> **Work task**: Give every line from the entries that contains "select".

> **Data provided**:
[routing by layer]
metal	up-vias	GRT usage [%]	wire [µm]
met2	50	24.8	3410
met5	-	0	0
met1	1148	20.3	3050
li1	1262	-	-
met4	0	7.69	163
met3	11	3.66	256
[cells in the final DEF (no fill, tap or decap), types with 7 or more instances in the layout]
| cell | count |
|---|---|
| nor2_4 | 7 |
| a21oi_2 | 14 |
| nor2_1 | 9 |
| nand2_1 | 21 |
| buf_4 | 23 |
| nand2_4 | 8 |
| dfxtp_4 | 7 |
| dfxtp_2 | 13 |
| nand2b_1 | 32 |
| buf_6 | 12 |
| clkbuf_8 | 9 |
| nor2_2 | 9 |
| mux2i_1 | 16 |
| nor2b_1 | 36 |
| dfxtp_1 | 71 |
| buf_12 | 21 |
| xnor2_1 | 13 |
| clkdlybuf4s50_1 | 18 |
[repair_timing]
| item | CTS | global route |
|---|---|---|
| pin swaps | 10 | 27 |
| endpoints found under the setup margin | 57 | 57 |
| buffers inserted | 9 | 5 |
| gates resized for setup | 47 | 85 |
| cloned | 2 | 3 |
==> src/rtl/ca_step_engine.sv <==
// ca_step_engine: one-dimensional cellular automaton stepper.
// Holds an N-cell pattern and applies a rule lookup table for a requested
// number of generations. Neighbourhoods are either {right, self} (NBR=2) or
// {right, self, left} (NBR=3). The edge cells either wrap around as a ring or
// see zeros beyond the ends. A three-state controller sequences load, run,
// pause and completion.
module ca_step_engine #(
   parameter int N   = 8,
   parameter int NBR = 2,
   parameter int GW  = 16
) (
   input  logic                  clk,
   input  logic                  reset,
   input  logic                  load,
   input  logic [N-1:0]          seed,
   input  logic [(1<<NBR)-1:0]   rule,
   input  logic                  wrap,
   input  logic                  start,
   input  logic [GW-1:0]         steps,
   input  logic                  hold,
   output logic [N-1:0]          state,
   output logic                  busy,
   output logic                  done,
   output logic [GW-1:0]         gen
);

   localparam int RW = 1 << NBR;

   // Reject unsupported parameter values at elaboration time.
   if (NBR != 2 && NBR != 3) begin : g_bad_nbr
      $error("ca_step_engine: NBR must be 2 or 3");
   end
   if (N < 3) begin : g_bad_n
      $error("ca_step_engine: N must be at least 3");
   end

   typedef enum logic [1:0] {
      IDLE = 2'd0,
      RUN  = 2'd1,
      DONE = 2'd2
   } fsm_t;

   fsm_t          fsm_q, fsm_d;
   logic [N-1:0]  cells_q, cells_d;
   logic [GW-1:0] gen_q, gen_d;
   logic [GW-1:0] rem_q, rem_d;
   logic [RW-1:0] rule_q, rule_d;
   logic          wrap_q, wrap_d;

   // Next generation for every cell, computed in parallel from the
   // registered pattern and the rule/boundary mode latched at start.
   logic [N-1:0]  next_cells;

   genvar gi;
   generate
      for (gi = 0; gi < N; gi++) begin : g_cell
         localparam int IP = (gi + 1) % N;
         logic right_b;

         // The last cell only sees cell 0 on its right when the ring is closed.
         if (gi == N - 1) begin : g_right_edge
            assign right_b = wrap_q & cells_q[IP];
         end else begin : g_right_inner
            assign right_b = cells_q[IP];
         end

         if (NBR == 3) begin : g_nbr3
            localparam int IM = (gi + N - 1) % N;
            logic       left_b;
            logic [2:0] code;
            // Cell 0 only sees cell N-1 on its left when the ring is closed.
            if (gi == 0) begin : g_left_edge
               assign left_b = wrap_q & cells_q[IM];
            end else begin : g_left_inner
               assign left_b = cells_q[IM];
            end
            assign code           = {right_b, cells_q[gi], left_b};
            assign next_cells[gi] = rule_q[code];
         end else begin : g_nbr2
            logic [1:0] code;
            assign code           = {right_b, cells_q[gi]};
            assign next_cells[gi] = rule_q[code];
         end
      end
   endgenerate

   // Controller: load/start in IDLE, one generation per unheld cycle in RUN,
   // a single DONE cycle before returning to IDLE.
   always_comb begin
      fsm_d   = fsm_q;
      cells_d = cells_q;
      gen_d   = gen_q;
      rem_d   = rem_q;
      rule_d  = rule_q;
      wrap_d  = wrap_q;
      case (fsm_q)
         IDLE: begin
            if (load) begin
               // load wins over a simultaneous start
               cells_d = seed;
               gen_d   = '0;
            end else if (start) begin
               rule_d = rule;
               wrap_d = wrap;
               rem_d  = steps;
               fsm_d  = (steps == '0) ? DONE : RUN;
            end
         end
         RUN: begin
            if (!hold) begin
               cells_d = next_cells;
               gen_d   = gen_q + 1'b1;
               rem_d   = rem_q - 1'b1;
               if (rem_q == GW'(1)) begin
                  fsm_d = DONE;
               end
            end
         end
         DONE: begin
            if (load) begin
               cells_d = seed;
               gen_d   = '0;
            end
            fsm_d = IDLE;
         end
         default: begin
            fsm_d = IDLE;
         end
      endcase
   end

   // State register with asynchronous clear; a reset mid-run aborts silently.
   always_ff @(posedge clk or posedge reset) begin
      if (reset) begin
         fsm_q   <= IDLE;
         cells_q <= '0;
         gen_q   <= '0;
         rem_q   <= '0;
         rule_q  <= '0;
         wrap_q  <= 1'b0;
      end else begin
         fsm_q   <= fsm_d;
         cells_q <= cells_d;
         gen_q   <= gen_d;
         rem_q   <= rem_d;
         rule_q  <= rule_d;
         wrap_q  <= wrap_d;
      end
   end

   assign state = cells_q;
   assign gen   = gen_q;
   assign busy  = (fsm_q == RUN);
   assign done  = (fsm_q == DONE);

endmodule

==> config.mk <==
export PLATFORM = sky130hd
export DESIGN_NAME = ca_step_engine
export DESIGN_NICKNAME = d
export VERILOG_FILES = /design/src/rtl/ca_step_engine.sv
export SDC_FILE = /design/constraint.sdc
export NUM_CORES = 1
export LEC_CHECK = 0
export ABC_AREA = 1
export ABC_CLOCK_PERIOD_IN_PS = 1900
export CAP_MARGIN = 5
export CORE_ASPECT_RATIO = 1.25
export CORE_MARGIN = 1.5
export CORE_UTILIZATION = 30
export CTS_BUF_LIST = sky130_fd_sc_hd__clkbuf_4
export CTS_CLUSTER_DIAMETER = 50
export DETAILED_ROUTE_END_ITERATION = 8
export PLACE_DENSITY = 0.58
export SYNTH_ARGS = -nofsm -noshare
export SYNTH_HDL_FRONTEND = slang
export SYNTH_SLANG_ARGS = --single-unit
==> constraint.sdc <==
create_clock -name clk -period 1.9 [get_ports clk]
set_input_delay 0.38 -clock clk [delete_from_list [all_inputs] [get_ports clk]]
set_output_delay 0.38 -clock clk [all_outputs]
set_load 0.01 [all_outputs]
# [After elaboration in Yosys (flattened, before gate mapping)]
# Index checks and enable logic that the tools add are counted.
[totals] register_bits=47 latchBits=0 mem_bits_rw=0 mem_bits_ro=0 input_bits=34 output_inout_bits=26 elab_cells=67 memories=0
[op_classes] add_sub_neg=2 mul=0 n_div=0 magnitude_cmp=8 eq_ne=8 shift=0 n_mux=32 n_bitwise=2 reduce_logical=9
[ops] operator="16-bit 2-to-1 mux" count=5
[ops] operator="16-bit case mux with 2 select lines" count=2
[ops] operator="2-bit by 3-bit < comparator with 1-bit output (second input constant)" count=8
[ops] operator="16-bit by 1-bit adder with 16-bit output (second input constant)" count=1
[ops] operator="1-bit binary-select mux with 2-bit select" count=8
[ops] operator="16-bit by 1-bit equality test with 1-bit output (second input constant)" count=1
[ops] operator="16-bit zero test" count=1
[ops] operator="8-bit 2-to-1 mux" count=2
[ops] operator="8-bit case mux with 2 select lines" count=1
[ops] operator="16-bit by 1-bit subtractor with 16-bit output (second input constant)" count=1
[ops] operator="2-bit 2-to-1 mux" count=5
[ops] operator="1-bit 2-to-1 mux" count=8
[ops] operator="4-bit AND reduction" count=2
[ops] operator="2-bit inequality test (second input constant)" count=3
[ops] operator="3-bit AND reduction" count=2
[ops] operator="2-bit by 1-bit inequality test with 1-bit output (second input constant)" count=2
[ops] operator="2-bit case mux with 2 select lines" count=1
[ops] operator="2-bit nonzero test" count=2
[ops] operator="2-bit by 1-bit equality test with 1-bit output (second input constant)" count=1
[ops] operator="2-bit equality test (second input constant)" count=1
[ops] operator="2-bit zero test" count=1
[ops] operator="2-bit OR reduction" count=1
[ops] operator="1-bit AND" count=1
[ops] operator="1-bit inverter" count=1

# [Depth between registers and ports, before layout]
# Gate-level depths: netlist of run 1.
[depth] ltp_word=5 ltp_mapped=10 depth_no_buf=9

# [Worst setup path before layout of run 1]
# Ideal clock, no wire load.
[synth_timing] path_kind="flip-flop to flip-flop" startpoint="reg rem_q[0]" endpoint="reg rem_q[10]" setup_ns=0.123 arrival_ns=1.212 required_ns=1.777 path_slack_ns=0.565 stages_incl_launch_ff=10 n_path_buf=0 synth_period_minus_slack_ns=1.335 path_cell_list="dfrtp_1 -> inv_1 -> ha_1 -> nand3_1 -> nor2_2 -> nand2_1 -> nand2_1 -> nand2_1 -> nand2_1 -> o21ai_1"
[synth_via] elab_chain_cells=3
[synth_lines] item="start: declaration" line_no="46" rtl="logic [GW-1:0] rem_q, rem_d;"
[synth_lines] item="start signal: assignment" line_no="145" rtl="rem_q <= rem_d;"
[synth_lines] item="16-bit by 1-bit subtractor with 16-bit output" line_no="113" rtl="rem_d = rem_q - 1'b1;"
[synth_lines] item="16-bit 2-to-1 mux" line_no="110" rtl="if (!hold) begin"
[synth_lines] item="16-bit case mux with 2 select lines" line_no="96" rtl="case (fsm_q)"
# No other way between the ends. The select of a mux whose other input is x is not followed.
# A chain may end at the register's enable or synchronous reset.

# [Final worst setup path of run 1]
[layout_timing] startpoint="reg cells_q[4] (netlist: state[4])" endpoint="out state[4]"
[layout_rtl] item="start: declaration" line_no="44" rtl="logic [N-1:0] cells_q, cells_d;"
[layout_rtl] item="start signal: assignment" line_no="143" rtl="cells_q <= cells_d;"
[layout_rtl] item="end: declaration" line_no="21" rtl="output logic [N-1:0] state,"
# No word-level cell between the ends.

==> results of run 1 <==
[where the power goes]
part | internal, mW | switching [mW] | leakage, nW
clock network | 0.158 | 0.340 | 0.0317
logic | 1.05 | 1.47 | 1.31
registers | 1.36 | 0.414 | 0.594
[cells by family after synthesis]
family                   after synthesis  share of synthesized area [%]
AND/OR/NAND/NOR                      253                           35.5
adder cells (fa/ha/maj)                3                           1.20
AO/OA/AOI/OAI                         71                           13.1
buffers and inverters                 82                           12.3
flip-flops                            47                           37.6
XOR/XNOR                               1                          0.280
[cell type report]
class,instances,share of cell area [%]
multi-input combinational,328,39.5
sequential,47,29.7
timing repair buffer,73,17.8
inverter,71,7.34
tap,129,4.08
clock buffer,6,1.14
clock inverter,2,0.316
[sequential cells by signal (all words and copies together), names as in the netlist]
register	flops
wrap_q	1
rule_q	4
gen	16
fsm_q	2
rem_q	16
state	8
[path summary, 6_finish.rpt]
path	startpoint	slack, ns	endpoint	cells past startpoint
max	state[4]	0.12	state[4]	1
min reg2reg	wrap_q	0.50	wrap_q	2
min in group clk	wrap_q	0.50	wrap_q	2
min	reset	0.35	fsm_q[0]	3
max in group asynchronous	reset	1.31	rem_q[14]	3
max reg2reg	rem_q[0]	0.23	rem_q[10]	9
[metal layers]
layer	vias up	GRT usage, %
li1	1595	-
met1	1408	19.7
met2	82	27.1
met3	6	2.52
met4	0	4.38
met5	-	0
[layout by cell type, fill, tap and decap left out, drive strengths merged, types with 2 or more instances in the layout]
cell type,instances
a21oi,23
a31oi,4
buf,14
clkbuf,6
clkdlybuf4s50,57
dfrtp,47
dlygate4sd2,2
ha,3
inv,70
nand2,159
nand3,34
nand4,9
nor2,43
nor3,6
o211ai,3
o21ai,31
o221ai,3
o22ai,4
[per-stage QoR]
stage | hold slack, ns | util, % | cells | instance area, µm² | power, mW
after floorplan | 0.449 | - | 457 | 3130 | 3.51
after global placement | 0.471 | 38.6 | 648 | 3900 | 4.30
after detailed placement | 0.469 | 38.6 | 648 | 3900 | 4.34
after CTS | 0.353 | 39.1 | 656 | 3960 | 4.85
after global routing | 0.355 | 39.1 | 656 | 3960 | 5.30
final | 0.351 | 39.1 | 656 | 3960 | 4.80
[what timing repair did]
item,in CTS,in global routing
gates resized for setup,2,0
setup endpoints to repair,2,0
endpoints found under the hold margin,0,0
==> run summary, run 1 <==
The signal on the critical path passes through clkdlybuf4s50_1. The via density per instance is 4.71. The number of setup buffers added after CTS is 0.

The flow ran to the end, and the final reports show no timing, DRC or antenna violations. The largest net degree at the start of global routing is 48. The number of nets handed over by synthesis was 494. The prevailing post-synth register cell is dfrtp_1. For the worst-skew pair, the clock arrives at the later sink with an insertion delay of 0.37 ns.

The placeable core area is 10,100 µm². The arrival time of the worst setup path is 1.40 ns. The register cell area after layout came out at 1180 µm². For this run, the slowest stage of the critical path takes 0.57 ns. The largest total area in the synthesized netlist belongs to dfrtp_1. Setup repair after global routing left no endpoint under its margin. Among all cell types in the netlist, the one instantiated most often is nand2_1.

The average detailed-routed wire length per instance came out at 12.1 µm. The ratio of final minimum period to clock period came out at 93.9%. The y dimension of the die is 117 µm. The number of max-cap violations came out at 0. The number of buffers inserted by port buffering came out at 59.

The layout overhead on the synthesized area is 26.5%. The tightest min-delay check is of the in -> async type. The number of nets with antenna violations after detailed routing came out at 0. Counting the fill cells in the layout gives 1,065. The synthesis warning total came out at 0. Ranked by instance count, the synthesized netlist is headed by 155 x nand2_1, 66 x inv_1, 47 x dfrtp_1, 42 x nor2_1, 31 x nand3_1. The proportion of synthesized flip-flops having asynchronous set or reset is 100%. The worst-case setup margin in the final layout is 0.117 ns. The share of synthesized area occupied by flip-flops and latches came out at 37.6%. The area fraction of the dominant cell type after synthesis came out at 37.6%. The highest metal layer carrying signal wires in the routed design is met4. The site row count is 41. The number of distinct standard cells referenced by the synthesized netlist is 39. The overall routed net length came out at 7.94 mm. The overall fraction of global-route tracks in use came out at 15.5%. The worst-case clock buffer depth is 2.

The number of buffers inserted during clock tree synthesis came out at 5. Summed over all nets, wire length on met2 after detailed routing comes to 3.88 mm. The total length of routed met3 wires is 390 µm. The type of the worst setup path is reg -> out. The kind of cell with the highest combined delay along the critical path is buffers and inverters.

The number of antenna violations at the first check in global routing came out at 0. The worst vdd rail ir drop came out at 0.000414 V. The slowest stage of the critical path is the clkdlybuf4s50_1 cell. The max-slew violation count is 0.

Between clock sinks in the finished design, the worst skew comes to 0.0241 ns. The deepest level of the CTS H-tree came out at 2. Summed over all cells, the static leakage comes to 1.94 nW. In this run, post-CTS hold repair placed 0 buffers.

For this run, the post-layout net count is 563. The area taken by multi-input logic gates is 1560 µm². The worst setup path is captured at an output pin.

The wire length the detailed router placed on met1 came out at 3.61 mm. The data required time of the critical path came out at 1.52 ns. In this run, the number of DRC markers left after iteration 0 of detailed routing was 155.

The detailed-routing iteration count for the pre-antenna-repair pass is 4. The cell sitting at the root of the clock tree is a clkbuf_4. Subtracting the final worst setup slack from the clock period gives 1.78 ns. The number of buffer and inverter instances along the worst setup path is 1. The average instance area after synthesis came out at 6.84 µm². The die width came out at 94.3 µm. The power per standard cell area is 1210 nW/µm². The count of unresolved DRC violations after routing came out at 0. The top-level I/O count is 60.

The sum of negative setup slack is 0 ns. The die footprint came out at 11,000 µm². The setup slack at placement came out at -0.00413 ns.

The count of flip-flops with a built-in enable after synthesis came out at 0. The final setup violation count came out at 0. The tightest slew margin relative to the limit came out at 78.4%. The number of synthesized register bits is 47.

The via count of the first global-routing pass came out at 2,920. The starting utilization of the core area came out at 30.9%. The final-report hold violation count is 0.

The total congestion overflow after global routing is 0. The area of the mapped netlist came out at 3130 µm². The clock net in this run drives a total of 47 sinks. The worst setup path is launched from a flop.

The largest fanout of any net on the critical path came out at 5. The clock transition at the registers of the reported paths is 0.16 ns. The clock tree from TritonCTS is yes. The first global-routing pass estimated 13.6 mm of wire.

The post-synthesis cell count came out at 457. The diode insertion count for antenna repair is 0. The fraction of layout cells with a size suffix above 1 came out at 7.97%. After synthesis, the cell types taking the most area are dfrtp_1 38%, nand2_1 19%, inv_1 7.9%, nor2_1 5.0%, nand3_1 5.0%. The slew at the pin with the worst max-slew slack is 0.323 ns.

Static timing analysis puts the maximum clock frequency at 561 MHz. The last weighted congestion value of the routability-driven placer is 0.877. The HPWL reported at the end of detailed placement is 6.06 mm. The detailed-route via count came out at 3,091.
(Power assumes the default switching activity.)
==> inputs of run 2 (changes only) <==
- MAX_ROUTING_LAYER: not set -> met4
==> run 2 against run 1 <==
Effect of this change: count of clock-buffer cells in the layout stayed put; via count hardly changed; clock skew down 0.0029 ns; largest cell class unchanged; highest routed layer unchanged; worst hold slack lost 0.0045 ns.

> **Your solution**:
[ops] operator="16-bit case mux with 2 select lines" count=2
[ops] operator="1-bit binary-select mux with 2-bit select" count=8
[ops] operator="8-bit case mux with 2 select lines" count=1
[ops] operator="2-bit case mux with 2 select lines" count=1
[synth_lines] item="16-bit case mux with 2 select lines" line_no="96" rtl="case (fsm_q)"
# No other way between the ends. The select of a mux whose other input is x is not followed.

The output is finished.